● **EXERCISE**: The line containing "By module, submodules" marks the end: output every line of the data up to it, and that line too, exactly as written.

● **WORKING DATA**:
********************

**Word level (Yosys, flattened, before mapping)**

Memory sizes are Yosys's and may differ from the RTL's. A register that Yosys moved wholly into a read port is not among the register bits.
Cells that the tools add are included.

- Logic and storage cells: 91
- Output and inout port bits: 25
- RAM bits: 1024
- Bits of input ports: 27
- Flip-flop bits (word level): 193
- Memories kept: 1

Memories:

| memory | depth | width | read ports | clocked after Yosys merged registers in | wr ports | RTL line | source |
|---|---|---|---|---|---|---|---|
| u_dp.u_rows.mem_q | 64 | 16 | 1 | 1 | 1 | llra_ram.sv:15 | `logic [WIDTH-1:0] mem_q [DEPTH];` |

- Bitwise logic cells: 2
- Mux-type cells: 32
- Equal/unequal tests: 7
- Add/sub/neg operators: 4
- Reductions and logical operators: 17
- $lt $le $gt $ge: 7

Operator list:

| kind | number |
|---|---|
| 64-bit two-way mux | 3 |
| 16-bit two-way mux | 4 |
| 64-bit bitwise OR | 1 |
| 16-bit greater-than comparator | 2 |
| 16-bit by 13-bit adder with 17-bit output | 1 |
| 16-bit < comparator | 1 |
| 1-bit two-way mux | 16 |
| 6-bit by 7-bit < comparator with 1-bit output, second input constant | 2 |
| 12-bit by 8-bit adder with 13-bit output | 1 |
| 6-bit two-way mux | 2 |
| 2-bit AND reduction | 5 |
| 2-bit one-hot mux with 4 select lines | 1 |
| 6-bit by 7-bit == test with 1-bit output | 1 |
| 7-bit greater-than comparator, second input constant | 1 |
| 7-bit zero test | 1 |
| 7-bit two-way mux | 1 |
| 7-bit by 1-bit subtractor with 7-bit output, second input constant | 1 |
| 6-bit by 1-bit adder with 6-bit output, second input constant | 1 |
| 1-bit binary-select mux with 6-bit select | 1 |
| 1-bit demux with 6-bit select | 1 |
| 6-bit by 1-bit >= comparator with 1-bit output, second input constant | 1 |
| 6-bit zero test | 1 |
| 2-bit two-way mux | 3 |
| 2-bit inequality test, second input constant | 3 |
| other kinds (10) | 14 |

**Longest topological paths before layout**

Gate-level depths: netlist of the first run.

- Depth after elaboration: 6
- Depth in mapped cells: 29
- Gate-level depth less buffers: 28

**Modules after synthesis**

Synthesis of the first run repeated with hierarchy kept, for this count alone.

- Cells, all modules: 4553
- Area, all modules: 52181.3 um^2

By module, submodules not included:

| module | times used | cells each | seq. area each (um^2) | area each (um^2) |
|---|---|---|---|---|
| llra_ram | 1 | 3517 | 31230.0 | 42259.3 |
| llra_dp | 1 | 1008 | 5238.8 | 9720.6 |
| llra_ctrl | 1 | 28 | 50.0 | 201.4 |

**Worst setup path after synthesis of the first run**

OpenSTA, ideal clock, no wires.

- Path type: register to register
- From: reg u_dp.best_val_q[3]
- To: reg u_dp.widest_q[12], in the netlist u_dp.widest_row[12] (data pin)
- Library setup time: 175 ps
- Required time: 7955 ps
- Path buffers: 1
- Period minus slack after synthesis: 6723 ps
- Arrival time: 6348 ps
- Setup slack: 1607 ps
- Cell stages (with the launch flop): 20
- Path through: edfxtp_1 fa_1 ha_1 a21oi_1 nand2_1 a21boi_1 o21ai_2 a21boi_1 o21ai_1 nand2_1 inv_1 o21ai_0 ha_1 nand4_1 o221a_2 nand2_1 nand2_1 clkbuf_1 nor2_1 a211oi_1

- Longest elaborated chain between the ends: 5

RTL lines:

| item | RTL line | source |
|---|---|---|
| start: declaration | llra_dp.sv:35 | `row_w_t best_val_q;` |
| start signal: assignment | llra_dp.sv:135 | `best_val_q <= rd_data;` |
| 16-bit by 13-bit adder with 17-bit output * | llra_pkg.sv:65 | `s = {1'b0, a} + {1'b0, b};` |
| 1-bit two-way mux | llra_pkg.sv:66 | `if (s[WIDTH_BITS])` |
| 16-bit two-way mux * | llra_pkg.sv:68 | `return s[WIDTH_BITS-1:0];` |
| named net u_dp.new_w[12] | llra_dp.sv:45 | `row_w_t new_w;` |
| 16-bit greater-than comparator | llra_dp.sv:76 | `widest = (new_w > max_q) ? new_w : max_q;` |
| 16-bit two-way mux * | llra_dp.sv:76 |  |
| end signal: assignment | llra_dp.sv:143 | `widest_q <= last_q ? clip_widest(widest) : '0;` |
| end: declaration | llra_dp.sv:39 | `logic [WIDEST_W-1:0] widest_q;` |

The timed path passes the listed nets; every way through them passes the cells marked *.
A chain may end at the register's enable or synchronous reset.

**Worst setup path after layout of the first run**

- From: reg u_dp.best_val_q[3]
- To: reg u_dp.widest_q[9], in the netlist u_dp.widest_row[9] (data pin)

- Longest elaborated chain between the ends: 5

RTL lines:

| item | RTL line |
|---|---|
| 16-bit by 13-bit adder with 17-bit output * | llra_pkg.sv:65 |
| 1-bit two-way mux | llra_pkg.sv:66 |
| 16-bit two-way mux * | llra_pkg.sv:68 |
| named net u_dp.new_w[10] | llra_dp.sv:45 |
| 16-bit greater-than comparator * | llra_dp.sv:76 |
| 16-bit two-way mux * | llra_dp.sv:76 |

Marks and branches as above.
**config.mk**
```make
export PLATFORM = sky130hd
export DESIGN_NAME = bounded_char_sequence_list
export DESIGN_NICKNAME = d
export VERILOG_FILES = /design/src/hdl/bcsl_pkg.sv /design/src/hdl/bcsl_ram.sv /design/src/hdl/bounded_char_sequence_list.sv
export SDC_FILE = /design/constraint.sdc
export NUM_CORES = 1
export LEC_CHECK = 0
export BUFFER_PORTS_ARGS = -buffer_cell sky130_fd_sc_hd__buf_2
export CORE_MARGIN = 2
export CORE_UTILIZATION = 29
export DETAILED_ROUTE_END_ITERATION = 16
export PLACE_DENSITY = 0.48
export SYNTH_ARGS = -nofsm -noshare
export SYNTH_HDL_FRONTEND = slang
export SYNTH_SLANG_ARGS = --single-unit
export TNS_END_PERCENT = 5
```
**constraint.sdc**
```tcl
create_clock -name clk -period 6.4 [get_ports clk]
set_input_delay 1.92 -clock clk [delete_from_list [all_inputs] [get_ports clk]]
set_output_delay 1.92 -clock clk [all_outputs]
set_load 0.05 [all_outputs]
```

********************

● **TASK RESPONSE**:
**Word level (Yosys, flattened, before mapping)**

Memory sizes are Yosys's and may differ from the RTL's. A register that Yosys moved wholly into a read port is not among the register bits.
Cells that the tools add are included.

- Logic and storage cells: 91
- Output and inout port bits: 25
- RAM bits: 1024
- Bits of input ports: 27
- Flip-flop bits (word level): 193
- Memories kept: 1

Memories:

| memory | depth | width | read ports | clocked after Yosys merged registers in | wr ports | RTL line | source |
|---|---|---|---|---|---|---|---|
| u_dp.u_rows.mem_q | 64 | 16 | 1 | 1 | 1 | llra_ram.sv:15 | `logic [WIDTH-1:0] mem_q [DEPTH];` |

- Bitwise logic cells: 2
- Mux-type cells: 32
- Equal/unequal tests: 7
- Add/sub/neg operators: 4
- Reductions and logical operators: 17
- $lt $le $gt $ge: 7

Operator list:

| kind | number |
|---|---|
| 64-bit two-way mux | 3 |
| 16-bit two-way mux | 4 |
| 64-bit bitwise OR | 1 |
| 16-bit greater-than comparator | 2 |
| 16-bit by 13-bit adder with 17-bit output | 1 |
| 16-bit < comparator | 1 |
| 1-bit two-way mux | 16 |
| 6-bit by 7-bit < comparator with 1-bit output, second input constant | 2 |
| 12-bit by 8-bit adder with 13-bit output | 1 |
| 6-bit two-way mux | 2 |
| 2-bit AND reduction | 5 |
| 2-bit one-hot mux with 4 select lines | 1 |
| 6-bit by 7-bit == test with 1-bit output | 1 |
| 7-bit greater-than comparator, second input constant | 1 |
| 7-bit zero test | 1 |
| 7-bit two-way mux | 1 |
| 7-bit by 1-bit subtractor with 7-bit output, second input constant | 1 |
| 6-bit by 1-bit adder with 6-bit output, second input constant | 1 |
| 1-bit binary-select mux with 6-bit select | 1 |
| 1-bit demux with 6-bit select | 1 |
| 6-bit by 1-bit >= comparator with 1-bit output, second input constant | 1 |
| 6-bit zero test | 1 |
| 2-bit two-way mux | 3 |
| 2-bit inequality test, second input constant | 3 |
| other kinds (10) | 14 |

**Longest topological paths before layout**

Gate-level depths: netlist of the first run.

- Depth after elaboration: 6
- Depth in mapped cells: 29
- Gate-level depth less buffers: 28

**Modules after synthesis**

Synthesis of the first run repeated with hierarchy kept, for this count alone.

- Cells, all modules: 4553
- Area, all modules: 52181.3 um^2

By module, submodules not included:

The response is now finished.